=== Section Start ===
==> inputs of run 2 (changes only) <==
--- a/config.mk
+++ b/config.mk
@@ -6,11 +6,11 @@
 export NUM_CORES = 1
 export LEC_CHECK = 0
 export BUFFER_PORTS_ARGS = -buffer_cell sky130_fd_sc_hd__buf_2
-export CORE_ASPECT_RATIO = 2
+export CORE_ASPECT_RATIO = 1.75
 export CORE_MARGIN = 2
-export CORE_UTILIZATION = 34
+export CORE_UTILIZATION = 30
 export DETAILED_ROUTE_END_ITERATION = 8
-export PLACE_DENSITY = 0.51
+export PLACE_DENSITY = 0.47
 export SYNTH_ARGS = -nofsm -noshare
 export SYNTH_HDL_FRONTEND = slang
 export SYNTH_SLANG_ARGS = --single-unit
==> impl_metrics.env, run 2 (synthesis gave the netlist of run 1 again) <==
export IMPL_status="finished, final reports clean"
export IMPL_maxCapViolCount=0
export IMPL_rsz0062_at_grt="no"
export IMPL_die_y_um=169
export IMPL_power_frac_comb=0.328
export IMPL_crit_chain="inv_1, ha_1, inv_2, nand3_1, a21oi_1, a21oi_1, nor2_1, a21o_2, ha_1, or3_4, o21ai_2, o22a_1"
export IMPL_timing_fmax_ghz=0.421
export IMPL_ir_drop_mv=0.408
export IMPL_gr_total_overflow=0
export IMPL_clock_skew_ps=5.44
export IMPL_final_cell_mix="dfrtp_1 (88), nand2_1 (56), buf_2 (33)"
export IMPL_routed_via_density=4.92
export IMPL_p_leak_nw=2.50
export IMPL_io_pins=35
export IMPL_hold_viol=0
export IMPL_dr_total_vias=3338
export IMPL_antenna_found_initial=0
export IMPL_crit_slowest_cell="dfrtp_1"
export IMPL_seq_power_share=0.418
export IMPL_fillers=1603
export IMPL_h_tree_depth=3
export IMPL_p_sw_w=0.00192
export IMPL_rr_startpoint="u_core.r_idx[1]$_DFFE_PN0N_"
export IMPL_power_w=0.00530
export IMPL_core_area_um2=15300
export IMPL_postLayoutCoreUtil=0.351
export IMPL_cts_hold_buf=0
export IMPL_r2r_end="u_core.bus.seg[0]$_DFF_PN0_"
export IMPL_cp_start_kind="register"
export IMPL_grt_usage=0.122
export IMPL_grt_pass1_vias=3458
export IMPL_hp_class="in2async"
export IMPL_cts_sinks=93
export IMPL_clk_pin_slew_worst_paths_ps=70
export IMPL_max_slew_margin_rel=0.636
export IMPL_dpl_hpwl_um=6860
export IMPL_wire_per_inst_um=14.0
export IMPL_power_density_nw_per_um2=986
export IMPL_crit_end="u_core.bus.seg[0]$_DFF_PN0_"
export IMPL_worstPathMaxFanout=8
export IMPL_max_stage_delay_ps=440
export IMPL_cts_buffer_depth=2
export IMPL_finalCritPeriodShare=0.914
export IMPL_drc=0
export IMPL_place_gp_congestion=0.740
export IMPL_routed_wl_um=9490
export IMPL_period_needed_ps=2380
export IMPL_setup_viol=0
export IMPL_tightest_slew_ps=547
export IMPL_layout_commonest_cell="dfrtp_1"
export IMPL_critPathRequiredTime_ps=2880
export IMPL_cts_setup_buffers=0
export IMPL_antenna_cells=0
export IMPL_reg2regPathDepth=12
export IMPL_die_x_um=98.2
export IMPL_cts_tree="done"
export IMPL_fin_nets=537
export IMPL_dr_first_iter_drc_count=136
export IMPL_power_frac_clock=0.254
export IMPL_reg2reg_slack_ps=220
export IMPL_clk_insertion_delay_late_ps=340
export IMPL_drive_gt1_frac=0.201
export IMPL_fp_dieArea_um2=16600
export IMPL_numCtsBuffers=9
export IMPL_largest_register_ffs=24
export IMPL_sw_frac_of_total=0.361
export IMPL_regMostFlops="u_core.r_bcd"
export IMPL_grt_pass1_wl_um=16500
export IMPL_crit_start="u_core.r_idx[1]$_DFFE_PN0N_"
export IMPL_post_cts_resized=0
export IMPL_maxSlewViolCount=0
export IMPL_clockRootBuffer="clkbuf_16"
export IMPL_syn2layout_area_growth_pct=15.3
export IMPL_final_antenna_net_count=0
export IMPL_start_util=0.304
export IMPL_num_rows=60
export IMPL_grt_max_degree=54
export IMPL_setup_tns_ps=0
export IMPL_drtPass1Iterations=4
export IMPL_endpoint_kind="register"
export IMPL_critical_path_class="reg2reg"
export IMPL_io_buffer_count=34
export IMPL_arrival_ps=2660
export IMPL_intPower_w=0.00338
### config.mk
export PLATFORM = sky130hd
export DESIGN_NAME = dct_to_px_adapter
export DESIGN_NICKNAME = d
export VERILOG_FILES = /design/src/rtl/dct_to_px_adapter.sv
export SDC_FILE = /design/constraint.sdc
export NUM_CORES = 1
export LEC_CHECK = 0
export CAP_MARGIN = 10
export CORE_MARGIN = 10
export CORE_UTILIZATION = 44
export DETAILED_ROUTE_END_ITERATION = 8
export GPL_TIMING_DRIVEN = 1
export HOLD_SLACK_MARGIN = 0.08
export PLACE_DENSITY = 0.92
export SETUP_SLACK_MARGIN = 0.5
export SLEW_MARGIN = 40
export SYNTH_ARGS = -nofsm -noshare
export SYNTH_HDL_FRONTEND = slang
export SYNTH_SLANG_ARGS = --single-unit
### constraint.sdc
create_clock -name clk_i -period 4.32 [get_ports clk_i]
set_clock_uncertainty 0.15 [all_clocks]
set_input_delay 0.864 -clock clk_i [delete_from_list [all_inputs] [get_ports clk_i]]
set_output_delay 0.864 -clock clk_i [all_outputs]
set_load 0.05 [all_outputs]
==> config.mk <==
export PLATFORM = sky130hd
export DESIGN_NAME = rgb2ycrcb_ctrl
export DESIGN_NICKNAME = d
export VERILOG_FILES = /design/src/rtl/rgb2ycrcb_ctrl.sv
export SDC_FILE = /design/constraint.sdc
export NUM_CORES = 1
export LEC_CHECK = 0
export ABC_AREA = 1
export CAP_MARGIN = 0
export CORE_ASPECT_RATIO = 1.25
export CORE_MARGIN = 4
export CORE_UTILIZATION = 43
export DETAILED_ROUTE_END_ITERATION = 6
export GPL_TIMING_DRIVEN = 0
export PLACE_DENSITY = 0.66
export SLEW_MARGIN = 25
export SYNTH_ARGS = -nofsm -noshare
export SYNTH_HDL_FRONTEND = slang
export SYNTH_SLANG_ARGS = --single-unit
==> constraint.sdc <==
create_clock -name clk -period 4.15 [get_ports clk]
set_input_delay 0.83 -clock clk [delete_from_list [all_inputs] [get_ports clk]]
set_output_delay 0.83 -clock clk [all_outputs]
set_load 0.005 [all_outputs]
`config.mk`:
```
export PLATFORM = sky130hd
export DESIGN_NAME = frame_scheduler
export DESIGN_NICKNAME = d
export VERILOG_FILES = /design/src/rtl/frame_scheduler.sv
export SDC_FILE = /design/constraint.sdc
export NUM_CORES = 1
export LEC_CHECK = 0
export ABC_CLOCK_PERIOD_IN_PS = 3100
export CAP_MARGIN = 15
export CORE_ASPECT_RATIO = 1.1
export CORE_MARGIN = 5
export CORE_UTILIZATION = 55
export DETAILED_ROUTE_END_ITERATION = 7
export PLACE_DENSITY = 0.83
export SLEW_MARGIN = 5
export SYNTH_ARGS = -nofsm -noshare
export SYNTH_HDL_FRONTEND = slang
export SYNTH_SLANG_ARGS = --single-unit
```
`constraint.sdc`:
```
create_clock -name clk -period 3.1 [get_ports clk]
set_clock_uncertainty 0.1 [all_clocks]
set_input_delay 0.31 -clock clk [delete_from_list [all_inputs] [get_ports clk]]
set_output_delay 0.31 -clock clk [all_outputs]
set_load 0.01 [all_outputs]
```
=== Section End ===
▸ **Your objective**
What is needed is an exact repetition of the lines from the first line of the records through the line containing "export IMPL_die_y_um=169", both ends included, and nothing more.

▸ **Written response**
==> inputs of run 2 (changes only) <==
--- a/config.mk
+++ b/config.mk
@@ -6,11 +6,11 @@
 export NUM_CORES = 1
 export LEC_CHECK = 0
 export BUFFER_PORTS_ARGS = -buffer_cell sky130_fd_sc_hd__buf_2
-export CORE_ASPECT_RATIO = 2
+export CORE_ASPECT_RATIO = 1.75
 export CORE_MARGIN = 2
-export CORE_UTILIZATION = 34
+export CORE_UTILIZATION = 30
 export DETAILED_ROUTE_END_ITERATION = 8
-export PLACE_DENSITY = 0.51
+export PLACE_DENSITY = 0.47
 export SYNTH_ARGS = -nofsm -noshare
 export SYNTH_HDL_FRONTEND = slang
 export SYNTH_SLANG_ARGS = --single-unit
==> impl_metrics.env, run 2 (synthesis gave the netlist of run 1 again) <==
export IMPL_status="finished, final reports clean"
export IMPL_maxCapViolCount=0
export IMPL_rsz0062_at_grt="no"
export IMPL_die_y_um=169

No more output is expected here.